Heterogeneous oxygenation of wetland soils with increasing inundation: Redox potential, water depth, and preferential flow paths

Saturated wetland soils are typically depleted in oxygen due to rapid consumption by biological processes. Fine‐grained sediments limit the vertical flux of oxygenated surface water. In forested wetlands potential exists for advective transport along preferential flow pathways created by decomposing roots or tree remains, resulting in isolated zones of oxygenated pore water. This potential is enhanced in wetlands that are perched above the regional water table, where increases in surface‐water depth create significant downward hydraulic gradients. Along the Mississippi River floodplain, many wetlands are now perched as a result of groundwater mining. This study was conducted at Sky Lake, MS, through a growing season, with high temporal‐resolution monitoring of redox potential as a proxy for the delivery of oxygenated surface water at 30 and 60 cm depths at six locations.
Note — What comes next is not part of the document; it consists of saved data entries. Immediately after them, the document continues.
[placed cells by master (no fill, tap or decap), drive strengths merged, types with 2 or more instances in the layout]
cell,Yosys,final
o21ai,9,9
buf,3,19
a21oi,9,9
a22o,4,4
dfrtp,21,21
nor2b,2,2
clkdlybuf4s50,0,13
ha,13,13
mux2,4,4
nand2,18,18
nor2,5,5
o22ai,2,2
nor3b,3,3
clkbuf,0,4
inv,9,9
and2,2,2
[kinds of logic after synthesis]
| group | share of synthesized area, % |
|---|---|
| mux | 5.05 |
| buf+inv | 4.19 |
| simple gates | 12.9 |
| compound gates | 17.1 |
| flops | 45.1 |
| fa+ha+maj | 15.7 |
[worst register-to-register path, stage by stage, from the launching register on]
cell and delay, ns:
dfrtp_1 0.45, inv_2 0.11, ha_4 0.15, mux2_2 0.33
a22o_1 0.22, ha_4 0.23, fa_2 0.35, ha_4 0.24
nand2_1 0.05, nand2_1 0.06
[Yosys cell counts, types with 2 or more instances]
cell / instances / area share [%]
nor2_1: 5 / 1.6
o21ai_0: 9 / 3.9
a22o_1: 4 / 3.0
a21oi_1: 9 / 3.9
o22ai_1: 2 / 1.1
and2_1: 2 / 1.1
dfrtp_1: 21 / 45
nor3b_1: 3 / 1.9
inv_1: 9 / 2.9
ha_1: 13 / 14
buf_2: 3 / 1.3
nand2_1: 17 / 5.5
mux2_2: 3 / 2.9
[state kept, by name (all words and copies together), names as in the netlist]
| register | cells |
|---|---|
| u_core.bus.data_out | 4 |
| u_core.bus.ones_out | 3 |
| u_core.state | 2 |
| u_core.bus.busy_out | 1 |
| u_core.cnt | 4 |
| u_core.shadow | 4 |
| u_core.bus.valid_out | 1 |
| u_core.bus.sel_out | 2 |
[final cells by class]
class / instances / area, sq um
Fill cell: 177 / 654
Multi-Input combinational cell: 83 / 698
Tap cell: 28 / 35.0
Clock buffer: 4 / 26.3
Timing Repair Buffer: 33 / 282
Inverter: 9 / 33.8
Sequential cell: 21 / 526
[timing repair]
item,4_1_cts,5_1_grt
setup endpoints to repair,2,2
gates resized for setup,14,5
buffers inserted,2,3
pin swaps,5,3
===== src/rtl/sample_sched_pkg.sv =====
// Shared FSM encoding, per-slice level types and level functions for the
// level-scheduled evaluator of the six-input/three-output sample netlist.
package sample_sched_pkg;

    localparam int NUM_LEVELS = 4;

    localparam logic [2:0] ST_IDLE = 3'd0;
    localparam logic [2:0] ST_L1   = 3'd1;
    localparam logic [2:0] ST_L2   = 3'd2;
    localparam logic [2:0] ST_L3   = 3'd3;
    localparam logic [2:0] ST_L4   = 3'd4;
    localparam logic [2:0] ST_DONE = 3'(NUM_LEVELS + 1);

    // One bit-slice per struct; later levels carry forward what they still need.
    typedef struct packed { logic a, b, c, d, e, f; } opnd_t;
    typedef struct packed { logic b, g, h, i, j; } lvl1_t;
    typedef struct packed { logic b, h, k, l, m, p; } lvl2_t;
    typedef struct packed { logic n, o, p; } lvl3_t;
    typedef struct packed { logic o, p, q; } lvl4_t;

    function automatic lvl1_t l1(input opnd_t x);
        lvl1_t r;
        r.b = x.b;
        r.g = x.a | x.d;
        r.h = x.a & x.c;
        r.i = ~x.c;
        r.j = x.d | x.e | x.f;
        return r;
    endfunction

    function automatic lvl2_t l2(input lvl1_t x);
        lvl2_t r;
        r.b = x.b;
        r.h = x.h;
        r.k = x.g | x.h | x.i;
        r.l = x.h & x.j & x.i;
        r.m = x.i & x.j;
        r.p = ~x.g;
        return r;
    endfunction

    function automatic lvl3_t l3(input lvl2_t x);
        lvl3_t r;
        r.n = x.l & x.m;
        r.o = x.b & x.k & x.h;
        r.p = x.p;
        return r;
    endfunction

    // n is provably zero, but q is still computed from it rather than tied high.
    function automatic lvl4_t l4(input lvl3_t x);
        lvl4_t r;
        r.o = x.o;
        r.p = x.p;
        r.q = ~x.n;
        return r;
    endfunction

endpackage


===== src/rtl/sample_stage_reg.sv =====
// WIDTH-generic data register with a valid bit; clear drops valid, stall
// freezes everything, load captures new data when the incoming beat is valid.
module sample_stage_reg #(
    parameter int W = 8
) (
    input  logic         clk,
    input  logic         rst,
    input  logic         clear,
    input  logic         load,
    input  logic         stall,
    input  logic         d_valid,
    input  logic [W-1:0] d,
    output logic         valid,
    output logic [W-1:0] q
);

    // NOTE: data is reset along with valid so the outputs read zero after reset.
    always_ff @(posedge clk) begin
        if (rst) begin
            valid <= 1'b0;
            q     <= '0;
        end else if (clear) begin
            valid <= 1'b0;
        end else if (load && !stall) begin
            valid <= d_valid;
            if (d_valid) begin
                q <= d;
            end
        end
    end

endmodule
$ cat src/rtl/spi_device_regbridge_if.sv
// rtl/spi_device_regbridge_if.sv - SPI device pins and register strobe bundle for spi_device_regbridge
interface spi_device_regbridge_if #(
    parameter int ADDR_WIDTH = 8
);
    logic                  spi_sck;
    logic                  spi_cs_n;
    logic                  spi_mosi;
    logic                  spi_miso;
    logic                  spi_miso_oe;
    logic                  wr_en;
    logic [ADDR_WIDTH-1:0] wr_addr;
    logic [7:0]            wr_data;
    logic                  rd_en;
    logic [ADDR_WIDTH-1:0] rd_addr;
    logic [7:0]            rd_data;
    logic                  busy;

    modport slave (
        input  spi_sck, spi_cs_n, spi_mosi, rd_data,
        output spi_miso, spi_miso_oe, wr_en, wr_addr, wr_data, rd_en, rd_addr, busy
    );

    modport master (
        output spi_sck, spi_cs_n, spi_mosi, rd_data,
        input  spi_miso, spi_miso_oe, wr_en, wr_addr, wr_data, rd_en, rd_addr, busy
    );
endinterface
==> src/rtl/fifo_sram_packed.sv <==
// Stream FIFO over a single-port SRAM: PACK words per row, staged write row, one-row read buffer
// with fetch bypass so a reader can drain one word per cycle.
module fifo_sram_packed #(
  parameter int unsigned WIDTH   = 45,
  parameter int unsigned DEPTH   = 16,
  parameter int unsigned PACK    = 2,
  parameter int unsigned SRAM_DW = 100,
  parameter int unsigned TH_W    = 8,
  localparam int unsigned LW     = $clog2(DEPTH * PACK) + 1,
  localparam int unsigned AW     = $clog2(DEPTH)
) (
  input  logic               axis_clk,
  input  logic               axi_reset_n,
  input  logic               w_vld,
  output logic               w_rdy,
  input  logic [WIDTH-1:0]   data_in,
  input  logic               r_rdy,
  output logic               r_vld,
  output logic [WIDTH-1:0]   data_out,
  input  logic [TH_W-1:0]    TH_reg,
  output logic [LW-1:0]      level,
  output logic               above_th,
  output logic               sram_we,
  output logic               sram_re,
  output logic [AW-1:0]      sram_addr,
  output logic [SRAM_DW-1:0] sram_din,
  input  logic [SRAM_DW-1:0] sram_dout
);

  localparam int unsigned CAP = DEPTH * PACK;
  localparam int unsigned IW  = $clog2(PACK);
  localparam int unsigned RW  = LW - IW;
  localparam int unsigned CW  = (LW > TH_W) ? LW : TH_W;

  logic [LW-1:0]      wptr_q, rptr_q;
  logic [WIDTH-1:0]   wbuf_q [PACK];
  logic [SRAM_DW-1:0] rbuf_q, din_q, row_w;
  logic [RW-1:0]      rbuf_row_q, pend_row_q;
  logic               rbuf_vld_q, pend_q;

  // Row ids keep the wrap bit so a row from the previous lap never aliases the current one.
  logic [RW-1:0] wrow, rrow, fetch_row;
  logic [IW-1:0] widx, ridx;
  logic          full, empty, wr_en, rd_en, commit, fetch_req;
  logic          src_stage, src_byp, src_rbuf;

  assign wrow  = wptr_q[LW-1:IW];
  assign rrow  = rptr_q[LW-1:IW];
  assign widx  = wptr_q[IW-1:0];
  assign ridx  = rptr_q[IW-1:0];
  assign level = wptr_q - rptr_q;
  assign full  = (level == LW'(CAP));
  assign empty = (level == '0);

  assign above_th = CW'(level) > CW'(TH_reg);

  assign w_rdy  = axi_reset_n & ~full;
  assign wr_en  = w_vld & w_rdy;
  assign commit = wr_en & (widx == IW'(PACK - 1));

  always_comb begin
    row_w = '0;
    for (int i = 0; i < PACK - 1; i++) begin
      row_w[i*WIDTH +: WIDTH] = wbuf_q[i];
    end
    row_w[(PACK-1)*WIDTH +: WIDTH] = data_in;
  end

  assign src_stage = ~empty & (rrow == wrow);
  assign src_byp   = pend_q & (pend_row_q == rrow);
  assign src_rbuf  = rbuf_vld_q & (rbuf_row_q == rrow);

  always_comb begin
    data_out = '0;
    if (src_stage) begin
      data_out = wbuf_q[ridx];
    end else if (src_byp) begin
      data_out = sram_dout[int'(ridx)*WIDTH +: WIDTH];
    end else if (src_rbuf) begin
      data_out = rbuf_q[int'(ridx)*WIDTH +: WIDTH];
    end
  end

  assign r_vld = axi_reset_n & ~empty & (src_stage | src_byp | src_rbuf);
  assign rd_en = r_vld & r_rdy;

  // Popping the last word of a row looks one row ahead so the next row arrives via bypass.
  assign fetch_row = (rd_en && (ridx == IW'(PACK - 1))) ? rrow + RW'(1) : rrow;
  assign fetch_req = (fetch_row != wrow)
                   & ~(rbuf_vld_q & (rbuf_row_q == fetch_row))
                   & ~(pend_q & (pend_row_q == fetch_row));

  assign sram_we   = commit;
  assign sram_re   = axi_reset_n & fetch_req & ~commit;
  assign sram_addr = commit  ? wrow[AW-1:0] :
                     sram_re ? fetch_row[AW-1:0] : rrow[AW-1:0];
  assign sram_din  = commit ? row_w : din_q;

  always_ff @(posedge axis_clk) begin
    if (!axi_reset_n) begin
      wptr_q     <= '0;
      rptr_q     <= '0;
      din_q      <= '0;
      rbuf_q     <= '0;
      rbuf_row_q <= '0;
      rbuf_vld_q <= 1'b0;
      pend_row_q <= '0;
      pend_q     <= 1'b0;
    end else begin
      if (wr_en) begin
        wbuf_q[widx] <= data_in;
        wptr_q       <= wptr_q + LW'(1);
      end
      if (rd_en) begin
        rptr_q <= rptr_q + LW'(1);
      end
      if (commit) begin
        din_q <= row_w;
      end
      pend_q <= sram_re;
      if (sram_re) begin
        pend_row_q <= fetch_row;
      end
      // Write-through wins: a returning fetch here can only be for a row the reader has left.
      if (commit && (rrow == wrow)) begin
        rbuf_q     <= row_w;
        rbuf_row_q <= wrow;
        rbuf_vld_q <= 1'b1;
      end else if (pend_q) begin
        rbuf_q     <= sram_dout;
        rbuf_row_q <= pend_row_q;
        rbuf_vld_q <= 1'b1;
      end
    end
  end

endmodule
### src/rtl/gsim_x_collector.sv
// Buffers one Q16.16 solver frame as rounded int16 and drains it over valid/ready; o_valid rises the
// cycle after the last word is stored, holds under backpressure. GSIM_COLLECT_CHECKSUM_EN appends a sum beat.
module gsim_x_collector #(
  parameter int N_VAR = 16,
  parameter int IDX_W = 4
) (
  input  logic                 clk,
  input  logic                 reset,
  gsim_x_collector_if.slave    bus,
  output logic                 busy,
  output logic                 overflow
);
  localparam logic [1:0] S_IDLE    = 2'd0;
  localparam logic [1:0] S_COLLECT = 2'd1;
  localparam logic [1:0] S_DRAIN   = 2'd2;

  localparam logic [IDX_W-1:0] LAST_IDX = IDX_W'(N_VAR - 1);
  localparam logic [IDX_W-1:0] ONE      = IDX_W'(1);

  logic [1:0]       state;
  logic [IDX_W-1:0] wcnt;
  logic [IDX_W-1:0] rcnt;
  logic [15:0]      frame_q [N_VAR];

  logic signed [32:0] t;
  logic signed [16:0] q;
  logic [15:0]        x_rnd;
  logic               drain;
  logic               wr_en;
  logic               xfer;
  logic               last_beat;
  logic               adv;
  logic [15:0]        beat_data;

  // Round half up, then clamp the 17-bit quotient into int16 range.
  always_comb begin
    t = $signed({bus.x_in[31], bus.x_in}) + 33'sh0_0000_8000;
    q = 17'(t >>> 16);
    if (!q[16] && q[15]) begin
      x_rnd = 16'h7fff;
    end else if (q[16] && !q[15]) begin
      x_rnd = 16'h8000;
    end else begin
      x_rnd = q[15:0];
    end
  end

  assign drain = (state == S_DRAIN);
  assign wr_en = bus.x_valid && !drain;
  assign xfer  = drain && bus.o_ready;
  assign busy  = (state != S_IDLE);

`ifdef GSIM_COLLECT_CHECKSUM_EN
  logic [15:0] csum;
  logic        csum_beat;

  assign last_beat = csum_beat;
  // rcnt parks on the final index while the checksum beat goes out.
  assign adv       = (rcnt != LAST_IDX);
  assign beat_data = csum_beat ? csum : frame_q[rcnt];

  always_ff @(posedge clk) begin
    if (reset) begin
      csum      <= '0;
      csum_beat <= 1'b0;
    end else begin
      if (wr_en) begin
        csum <= (state == S_IDLE) ? x_rnd : csum + x_rnd;
      end
      if (xfer) begin
        csum_beat <= (rcnt == LAST_IDX) && !csum_beat;
      end
    end
  end
`else
  assign last_beat = (rcnt == LAST_IDX);
  assign adv       = 1'b1;
  assign beat_data = frame_q[rcnt];
`endif

  assign bus.o_valid = drain;
  assign bus.o_idx   = rcnt;
  assign bus.o_data  = drain ? beat_data : 16'h0000;
  assign bus.o_last  = drain && last_beat;

  always_ff @(posedge clk) begin
    if (wr_en) begin
      frame_q[wcnt] <= x_rnd;
    end
  end

  always_ff @(posedge clk) begin
    if (reset) begin
      state    <= S_IDLE;
      wcnt     <= '0;
      rcnt     <= '0;
      overflow <= 1'b0;
    end else begin
      case (state)
        S_IDLE: begin
          if (bus.x_valid) begin
            state <= S_COLLECT;
            wcnt  <= ONE;
          end
        end
        S_COLLECT: begin
          if (bus.x_valid) begin
            if (wcnt == LAST_IDX) begin
              state <= S_DRAIN;
              wcnt  <= '0;
            end else begin
              wcnt <= wcnt + ONE;
            end
          end
        end
        S_DRAIN: begin
          // Words arriving now are dropped; only the sticky flag records them.
          if (bus.x_valid) begin
            overflow <= 1'b1;
          end
          if (bus.o_ready) begin
            if (last_beat) begin
              state <= S_IDLE;
              rcnt  <= '0;
            end else if (adv) begin
              rcnt <= rcnt + ONE;
            end
          end
        end
        default: state <= S_IDLE;
      endcase
    end
  end
endmodule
Results showed reducing conditions at all locations under moderate inundation, but redox potential rose significantly at a subset of locations when surface‐water exceeded one meter in depth. Rising redox potential is argued to represent localised advective transport of oxygen in excess of the rate of biological consumption. Wetland plants growing in perennially saturated soils may benefit from periodic increases in water depth and subsequent increase in the flux of oxygen along preferential flow paths. In heterogeneous sediments of forested wetlands, pockets of oxygenation can develop and persist even under long‐term inundation due to advective vertical transport of surface water along preferential flow pathways. At Sky Lake, MS (USA), in the alluvial floodplain of the Mississippi River, increases in surface water depth produced increases in wetland‐soil redox potential at isolated locations. Higher redox potentials persisted during periods of elevated surface‐water depth (high vertical hydraulic gradient).